This blog post demonstrates how to create a cover letter AI generator using Python and readily available Large Language Models (LLMs), avoiding the expense of building one from scratch. Many have successfully used this approach to build businesses, but this tutorial focuses on the technical implementation. The code is available on GitHub.
Pep Guardiola's shift in football strategy from "Tiki-Taka" to a more direct approach mirrors a change in the job market. While networking remains effective, online platforms like LinkedIn and Indeed have altered the landscape. AI further enhances this, offering tools to tailor resumes and cover letters. While many companies sell these services, the underlying AI is often similar to publicly available LLMs like ChatGPT or Gemini. This tutorial shows how to build a comparable tool cheaply.
The goal is to create a simple, inexpensive "resume assistant" focusing on cover letters. You input your resume and job description, and the tool generates a cover letter ready for use.

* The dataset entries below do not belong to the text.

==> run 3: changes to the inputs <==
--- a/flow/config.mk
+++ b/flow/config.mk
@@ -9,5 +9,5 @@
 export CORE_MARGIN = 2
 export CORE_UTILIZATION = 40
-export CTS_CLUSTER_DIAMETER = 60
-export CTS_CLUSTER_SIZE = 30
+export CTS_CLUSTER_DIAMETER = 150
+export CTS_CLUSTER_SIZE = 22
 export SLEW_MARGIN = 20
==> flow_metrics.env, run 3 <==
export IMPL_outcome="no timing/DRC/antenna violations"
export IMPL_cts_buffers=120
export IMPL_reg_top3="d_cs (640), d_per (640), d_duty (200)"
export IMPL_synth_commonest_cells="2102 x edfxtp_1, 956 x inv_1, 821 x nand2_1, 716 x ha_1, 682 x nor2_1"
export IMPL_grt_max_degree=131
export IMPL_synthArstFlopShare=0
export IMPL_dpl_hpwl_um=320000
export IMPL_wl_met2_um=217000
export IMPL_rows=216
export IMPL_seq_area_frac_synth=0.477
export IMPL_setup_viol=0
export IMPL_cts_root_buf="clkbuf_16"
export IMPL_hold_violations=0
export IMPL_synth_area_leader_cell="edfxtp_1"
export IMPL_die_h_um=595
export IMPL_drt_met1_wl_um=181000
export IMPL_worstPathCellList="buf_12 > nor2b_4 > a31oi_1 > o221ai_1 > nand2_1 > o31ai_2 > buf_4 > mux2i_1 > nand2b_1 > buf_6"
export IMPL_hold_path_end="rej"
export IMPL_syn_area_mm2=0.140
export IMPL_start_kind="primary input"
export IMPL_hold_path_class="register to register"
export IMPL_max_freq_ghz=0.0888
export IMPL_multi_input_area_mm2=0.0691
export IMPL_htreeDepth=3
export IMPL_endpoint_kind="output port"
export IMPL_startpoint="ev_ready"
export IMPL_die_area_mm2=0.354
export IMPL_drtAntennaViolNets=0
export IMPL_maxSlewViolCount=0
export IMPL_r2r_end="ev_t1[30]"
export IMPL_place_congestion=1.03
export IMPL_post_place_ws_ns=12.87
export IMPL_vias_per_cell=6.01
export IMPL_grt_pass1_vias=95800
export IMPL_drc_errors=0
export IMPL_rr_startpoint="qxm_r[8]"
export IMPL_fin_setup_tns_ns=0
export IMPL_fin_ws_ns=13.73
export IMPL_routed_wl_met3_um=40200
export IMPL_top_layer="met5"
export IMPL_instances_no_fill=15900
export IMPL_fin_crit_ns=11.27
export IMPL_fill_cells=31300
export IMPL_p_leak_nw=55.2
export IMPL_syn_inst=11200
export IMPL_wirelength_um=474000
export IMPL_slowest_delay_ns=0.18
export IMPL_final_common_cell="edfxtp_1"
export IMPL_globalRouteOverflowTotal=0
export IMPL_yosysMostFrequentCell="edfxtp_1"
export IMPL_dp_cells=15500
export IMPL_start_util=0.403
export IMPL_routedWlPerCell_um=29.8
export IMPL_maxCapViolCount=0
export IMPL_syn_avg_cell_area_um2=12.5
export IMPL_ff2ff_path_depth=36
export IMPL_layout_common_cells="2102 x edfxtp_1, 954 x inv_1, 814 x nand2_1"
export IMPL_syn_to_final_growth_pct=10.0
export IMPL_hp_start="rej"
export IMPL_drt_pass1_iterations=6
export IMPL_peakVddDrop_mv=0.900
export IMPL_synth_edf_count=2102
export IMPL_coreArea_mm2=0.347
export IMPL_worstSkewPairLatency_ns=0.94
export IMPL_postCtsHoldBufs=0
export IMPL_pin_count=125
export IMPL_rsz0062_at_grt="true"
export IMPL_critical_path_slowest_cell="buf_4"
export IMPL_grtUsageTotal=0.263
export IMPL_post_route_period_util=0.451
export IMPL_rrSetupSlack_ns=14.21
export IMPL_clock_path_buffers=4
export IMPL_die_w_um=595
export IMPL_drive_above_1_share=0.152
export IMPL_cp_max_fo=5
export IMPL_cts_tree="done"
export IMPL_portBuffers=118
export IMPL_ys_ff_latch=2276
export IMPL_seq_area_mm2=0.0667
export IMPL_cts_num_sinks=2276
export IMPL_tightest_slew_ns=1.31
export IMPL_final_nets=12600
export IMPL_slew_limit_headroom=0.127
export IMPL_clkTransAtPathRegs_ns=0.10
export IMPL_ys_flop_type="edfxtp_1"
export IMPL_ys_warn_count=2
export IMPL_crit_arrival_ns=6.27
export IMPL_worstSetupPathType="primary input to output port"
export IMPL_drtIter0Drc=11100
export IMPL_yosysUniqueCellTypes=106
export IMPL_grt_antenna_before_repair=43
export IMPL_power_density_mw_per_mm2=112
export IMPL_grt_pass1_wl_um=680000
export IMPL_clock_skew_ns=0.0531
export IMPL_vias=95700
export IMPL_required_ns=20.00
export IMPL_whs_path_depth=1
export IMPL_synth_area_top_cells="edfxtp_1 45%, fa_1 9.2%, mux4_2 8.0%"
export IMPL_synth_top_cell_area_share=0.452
Source: an optimization exercise on an open RTL-to-GDS flow (aim: small area, a short achievable clock period and few clock cycles per item). Production flows keep margins and buffers that such runs may drop. In this exercise RTL edits were held to simulation tests only and were not proved equivalent to the original.

--- flow/config.mk ---
export PLATFORM = sky130hd
export DESIGN_NAME = pbkdf2_sha256
export DESIGN_NICKNAME = pbkdf2_sha256
export VERILOG_FILES = /design/flow/design.v
export SDC_FILE = /design/flow/constraint.sdc
export NUM_CORES = 4
export LEC_CHECK = 0
export CAP_MARGIN = 20
export CORE_MARGIN = 2
export CORE_UTILIZATION = 40
export SLEW_MARGIN = 20
--- flow/constraint.sdc ---
create_clock -name core_clock -period 15.0 [get_ports {clk}]
set_input_delay 3.0000 -clock core_clock [delete_from_list [all_inputs] [get_ports {clk}]]
set_output_delay 3.0000 -clock core_clock [all_outputs]
set_load 0.01 [all_outputs]
Context: an optimization exercise on an open-source flow, tuned for small area, a short achievable clock period and few clock cycles. The choices shown serve that exercise and are no tape-out recipe. Only simulation tests tie the RTL to the original design; equivalence was not proved. Power figures rest on the tool's default switching activity, not on a simulated workload.

== wip/quartz ==
==> flow/design.v (excerpt) <==
module tia_render (
    input  wire        clk,
    input  wire        rst,
    input  wire        cmd_valid,
    output wire        cmd_ready,
    input  wire [2:0]  cmd_op,
    input  wire [5:0]  cmd_addr,
    input  wire [7:0]  cmd_data,
    input  wire [8:0]  cmd_x,       
    input  wire [8:0]  cmd_y,       
    output reg         pix_valid,
    output reg  [8:0]  pix_y,
    output reg  [7:0]  pix_x,
    output reg  [6:0]  pix_color,
    output reg         rd_valid,
    output wire [14:0] rd_data
);
    localparam K_PW = 2'd0;    
    localparam K_R  = 2'd1;    
    localparam K_J  = 2'd2;    
    localparam R_VBLANK = 5'd0,  R_NUSIZ0 = 5'd1,  R_NUSIZ1 = 5'd2,  R_COLUP0 = 5'd3;
    localparam R_COLUP1 = 5'd4,  R_COLUPF = 5'd5,  R_COLUBK = 5'd6,  R_CTRLPF = 5'd7;
    localparam R_REFP0  = 5'd8,  R_REFP1  = 5'd9,  R_PF0    = 5'd10, R_PF1    = 5'd11;
    localparam R_PF2    = 5'd12, R_GRP0   = 5'd13, R_GRP1   = 5'd14, R_ENAM0  = 5'd15;
    localparam R_ENAM1  = 5'd16, R_ENABL  = 5'd17, R_VDELP0 = 5'd18, R_VDELP1 = 5'd19;
    localparam R_VDELBL = 5'd20, R_RESMP0 = 5'd21, R_RESMP1 = 5'd22;
    localparam R_POS    = 5'd24;  
    localparam R_RD     = 5'd30;  
    localparam R_CLR    = 5'd31;  
    reg       in_ok;
    reg [1:0] in_k;
    reg [9:0] in_a;
    reg [7:0] in_b;
    reg [4:0] in_idx;
    reg       in_reg;
    wire       in_xle0 = cmd_x[8] || (cmd_x[7:0] == 8'd0);
    wire       in_xbig = !cmd_x[8] && (cmd_x[7:0] > 8'd160);
    wire [7:0] in_bcol = (in_xle0 || in_xbig) ? 8'd159 : cmd_x[7:0] - 8'd1;
    wire [9:0] in_brow = in_xle0 ? {1'b0, cmd_y} - 10'd1 : {1'b0, cmd_y};
  ...
Size in the first run: about 1900 cells after synthesis, roughly 80 I/O pins, roughly 16000 um^2 of cells after synthesis.
export LEC_CHECK = 0
export ABC_AREA = 1
export CAP_MARGIN = 20
export CORE_MARGIN = 2
export CORE_UTILIZATION = 40
export CTS_BUF_LIST = sky130_fd_sc_hd__clkbuf_8
export CTS_CLUSTER_DIAMETER = 50
export CTS_CLUSTER_SIZE = 12
export PLACE_DENSITY = 0.75
export SETUP_SLACK_MARGIN = 5
export SLEW_MARGIN = 20
create_clock -name core_clock -period 8.0 [get_ports {clk}]
run.sh (not shown) runs the stock make flow with config.mk's settings and CLKGATE_MAP_FILE= SYNTH_SCRIPT=/design/flow/synth_recipe.tcl, a recipe that flattens the netlist after the stock synthesis.
Testbench counts of wip/quartz, summed over its fixed seeds: cycles 172,451.
For wip/harbor, these inputs were changed with respect to wip/quartz:
# wip/quartz
export LEC_CHECK = 0
export ABC_AREA = 1
export CAP_MARGIN = 20
export CORE_MARGIN = 2
export CORE_UTILIZATION = 40
export CTS_BUF_LIST = sky130_fd_sc_hd__clkbuf_8
export CTS_CLUSTER_DIAMETER = 50
export CTS_CLUSTER_SIZE = 12
export PLACE_DENSITY = 0.75
export SETUP_SLACK_MARGIN = 5
export SLEW_MARGIN = 20
create_clock -name core_clock -period 8.0 [get_ports {clk}]
# wip/harbor
export LEC_CHECK = 0
export ABC_AREA = 1
export CAP_MARGIN = 20
export CORE_MARGIN = 2
export CORE_UTILIZATION = 40
export CTS_BUF_LIST = sky130_fd_sc_hd__clkbuf_8
export CTS_CLUSTER_DIAMETER = 50
export CTS_CLUSTER_SIZE = 12
export SETUP_SLACK_MARGIN = 5
export SLEW_MARGIN = 20
create_clock -name core_clock -period 8.0 [get_ports {clk}]
Results
Looking at wip/quartz and wip/harbor, the register area is a wash. Going from wip/quartz to wip/harbor, relative contribution of the clock network to total power ~0 delta; utilization +0.53 points; number of placed instances, taps included ~0 delta; switching share of power ~0 delta.
Here is what was changed in the inputs of wip/delta compared with wip/harbor.
# wip/harbor
export LEC_CHECK = 0
export ABC_AREA = 1
export CAP_MARGIN = 20
export CORE_MARGIN = 2
export CORE_UTILIZATION = 40
export CTS_BUF_LIST = sky130_fd_sc_hd__clkbuf_8
export CTS_CLUSTER_DIAMETER = 50
export CTS_CLUSTER_SIZE = 12
export SETUP_SLACK_MARGIN = 5
export SLEW_MARGIN = 20
create_clock -name core_clock -period 8.0 [get_ports {clk}]
# wip/delta
export LEC_CHECK = 0
export ABC_AREA = 1
export CAP_MARGIN = 20
export CORE_MARGIN = 2
export CORE_UTILIZATION = 40
export CTS_BUF_LIST = sky130_fd_sc_hd__clkbuf_4 sky130_fd_sc_hd__clkbuf_8
export CTS_CLUSTER_DIAMETER = 40
export CTS_CLUSTER_SIZE = 8
export SETUP_SLACK_MARGIN = 5
export SLEW_MARGIN = 20
create_clock -name core_clock -period 8.0 [get_ports {clk}]
--- outcome ---
- wip/delta: all stages complete, timing, DRC and antenna checks passed
- wip/delta vs wip/harbor on buffering overhead: wip/delta is the lower one.
- Between wip/harbor and wip/delta, the difference in via count is negligible.
- Clock share of power sits higher in wip/delta than in wip/harbor.
- Relative to wip/harbor, number of nets in the layout has increased by 7 in wip/delta.
- On aggregate global-route resource usage, wip/harbor and wip/delta are basically level.
- Amount of wire on met2 after detailed routing, wip/harbor and wip/delta: larger value in wip/delta
- The design area number comes out lower for wip/harbor vs wip/delta.
- As of wip/delta, power had risen by more than 10% compared to wip/harbor.
- As far as final sum of negative setup slack goes, wip/harbor and wip/delta are indistinguishable; the numbers are identical.
For wip/indigo, these inputs were changed with respect to wip/delta:
# wip/delta
export LEC_CHECK = 0
export ABC_AREA = 1
export CAP_MARGIN = 20
export CORE_MARGIN = 2
export CORE_UTILIZATION = 40
export CTS_BUF_LIST = sky130_fd_sc_hd__clkbuf_4 sky130_fd_sc_hd__clkbuf_8
export CTS_CLUSTER_DIAMETER = 40
export CTS_CLUSTER_SIZE = 8
export SETUP_SLACK_MARGIN = 5
export SLEW_MARGIN = 20
create_clock -name core_clock -period 8.0 [get_ports {clk}]
# wip/indigo
export LEC_CHECK = 0
export ABC_AREA = 1
export CAP_MARGIN = 20
export CORE_MARGIN = 2
export CORE_UTILIZATION = 60
export CTS_BUF_LIST = sky130_fd_sc_hd__clkbuf_8
export CTS_CLUSTER_DIAMETER = 50
export CTS_CLUSTER_SIZE = 12
export SETUP_SLACK_MARGIN = 5
export SLEW_MARGIN = 20
create_clock -name core_clock -period 8.0 [get_ports {clk}]
Part of the power in combinational logic in wip/indigo is 3.2 points higher than in wip/delta
Against wip/delta, wip/indigo reports a non-clock buffer count that is lower.
A critical path launch point of e_col[3]$_SDFFE_PP1P_ is what wip/delta shows, while cmd_x[5] belongs to wip/indigo.
dfxtp_2 as the highest-delay cell along the critical path was reported by wip/delta, and clkdlybuf4s50_1 by wip/indigo.
wip/indigo: routed wire length 3.5% below wip/delta
Utilization for wip/indigo is higher than for wip/delta.

-- re-timing with driven ports --
Ports are ideal in the flow. The routed layouts listed here were re-timed in OpenROAD. Step 1 sets driving cells, clkbuf_16 on the clock port and buf_2 on the other inputs (assumed; they add their load-dependent delay and slew). Step 2 moves the port delays by t, midway between the first and last clock arrival at a register: inputs arrive t later, outputs are due t later. That takes back most of the time a late clock gives input paths. Slacks: ideal / step 1 / step 2; pairs: ideal / step 1.
run | t, ns | slack for setup (ns) | worst setup path at the end | worst data-port slew with drivers (ns)
wip/quartz | 0.602 | 4.987 / 5.018 / 4.416 | input to register | 0.03
wip/harbor | 0.601 | 5.130 / 5.141 / 4.552 | input to register | 0.04
wip/delta | 0.635 | 5.127 / 5.119 / 4.518 | input to register | 0.04
wip/indigo | 0.566 | 5.020 / 4.992 / 4.475 | input to register | 0.04
After both steps setup and hold are still met in every run listed. The setup slack of wip/delta, which loses most, moves by -0.008 ns with the drivers and by -0.609 ns with both steps.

LLMs are used for two key tasks:
The Python implementation uses JSON files for prompts to maintain consistency and readability. The resume_parser_api.json
file contains the prompt for the document parsing LLM:
"You are a resume parser. You will extract information from this resume and put them in a JSON file. The keys of your dictionary will be first_name, last_name, location, work_experience, school_experience, skills. In selecting the information, keep track of the most insightful."
The cover_letter_api.json
file contains the prompt for the cover letter generation LLM:
"You are an expert in job hunting and a cover letter writer. Given a resume JSON file, the job description, and the date, write a cover letter for this candidate. Be persuasive and professional. Resume JSON: {resume_json}; Job Description: {job_description}, Date: {date}"
The Python code (in cover_letter.py
) uses these prompts, along with the user's resume and job description, to interact with the chosen LLM API (e.g., Llama API). The process involves loading the resume, parsing it, adding the job description, and then generating the cover letter.

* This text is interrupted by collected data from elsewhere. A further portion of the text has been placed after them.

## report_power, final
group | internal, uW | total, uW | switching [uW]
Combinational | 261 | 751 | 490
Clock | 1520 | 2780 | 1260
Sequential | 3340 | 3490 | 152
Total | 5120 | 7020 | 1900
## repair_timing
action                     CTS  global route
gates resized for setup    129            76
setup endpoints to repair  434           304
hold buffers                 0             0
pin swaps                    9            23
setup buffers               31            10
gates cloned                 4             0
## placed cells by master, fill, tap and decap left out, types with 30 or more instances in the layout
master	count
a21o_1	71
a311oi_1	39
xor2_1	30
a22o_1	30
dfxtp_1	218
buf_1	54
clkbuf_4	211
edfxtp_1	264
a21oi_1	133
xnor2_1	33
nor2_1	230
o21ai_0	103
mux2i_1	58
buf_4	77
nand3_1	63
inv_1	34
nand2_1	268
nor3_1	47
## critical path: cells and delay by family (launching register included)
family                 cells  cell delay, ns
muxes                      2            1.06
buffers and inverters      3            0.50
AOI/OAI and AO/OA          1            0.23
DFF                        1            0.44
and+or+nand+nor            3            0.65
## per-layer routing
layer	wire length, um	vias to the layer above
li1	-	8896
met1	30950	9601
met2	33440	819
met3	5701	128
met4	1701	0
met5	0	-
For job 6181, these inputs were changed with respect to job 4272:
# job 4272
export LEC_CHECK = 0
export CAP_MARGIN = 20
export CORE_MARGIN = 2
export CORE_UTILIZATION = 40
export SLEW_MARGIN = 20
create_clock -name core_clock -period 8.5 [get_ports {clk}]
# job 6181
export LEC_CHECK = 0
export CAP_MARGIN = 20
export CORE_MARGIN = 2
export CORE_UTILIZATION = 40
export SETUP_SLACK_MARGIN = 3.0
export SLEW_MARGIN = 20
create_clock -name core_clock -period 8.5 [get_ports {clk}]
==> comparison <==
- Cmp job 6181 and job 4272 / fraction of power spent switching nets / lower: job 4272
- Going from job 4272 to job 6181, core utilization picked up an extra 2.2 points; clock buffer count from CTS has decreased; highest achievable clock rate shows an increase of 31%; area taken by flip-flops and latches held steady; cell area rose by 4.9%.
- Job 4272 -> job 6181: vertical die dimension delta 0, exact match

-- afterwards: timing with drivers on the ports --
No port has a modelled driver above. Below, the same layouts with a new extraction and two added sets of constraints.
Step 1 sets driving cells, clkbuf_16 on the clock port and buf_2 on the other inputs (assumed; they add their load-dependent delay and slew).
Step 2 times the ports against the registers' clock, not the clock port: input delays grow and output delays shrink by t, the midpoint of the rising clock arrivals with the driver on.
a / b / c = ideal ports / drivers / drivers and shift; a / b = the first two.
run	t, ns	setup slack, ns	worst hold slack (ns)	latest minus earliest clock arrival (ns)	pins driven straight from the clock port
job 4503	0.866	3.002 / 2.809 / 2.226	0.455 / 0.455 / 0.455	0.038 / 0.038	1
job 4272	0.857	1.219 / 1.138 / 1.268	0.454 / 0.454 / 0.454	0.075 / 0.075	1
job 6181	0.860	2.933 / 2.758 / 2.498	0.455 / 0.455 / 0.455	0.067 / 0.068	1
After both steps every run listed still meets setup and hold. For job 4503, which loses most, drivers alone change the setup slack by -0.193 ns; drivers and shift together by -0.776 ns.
Source: an optimization exercise on an open RTL-to-GDS flow (aim: small area and a short achievable clock period). Production flows keep margins and buffers that such runs may drop.
In this exercise RTL edits were held to simulation tests only and were not proved equivalent to the original.

## flow/config.mk

```make
export PLATFORM = sky130hd
export DESIGN_NAME = rmdo_core
export DESIGN_NICKNAME = rmdo_core
export VERILOG_FILES = /design/flow/design.v
export SDC_FILE = /design/flow/constraint.sdc
export NUM_CORES = 4
export LEC_CHECK = 0
export CAP_MARGIN = 20
export CORE_MARGIN = 2
export CORE_UTILIZATION = 40
export SLEW_MARGIN = 20
export SYNTH_MEMORY_MAX_BITS = 32768
```

## flow/constraint.sdc

```tcl
create_clock -name core_clock -period 180.0 [get_ports {clk}]
set_input_delay 36.0000 -clock core_clock [delete_from_list [all_inputs] [get_ports {clk}]]
set_output_delay 36.0000 -clock core_clock [all_outputs]
set_load 0.01 [all_outputs]
```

A Streamlit web app provides a user-friendly interface for uploading the resume, entering the job description, and generating the cover letter.
While AI-generated cover letters are effective, it's crucial to add a personal touch to avoid a generic tone. The author mentions similar projects by Balaji Kesavan, Randy Pettus, and Juan Esteban Cepeda, highlighting the innovative use of LLMs in job hunting. The author, Piero Paialunga, concludes by providing contact information and links to his LinkedIn profile, newsletter, and Upwork page.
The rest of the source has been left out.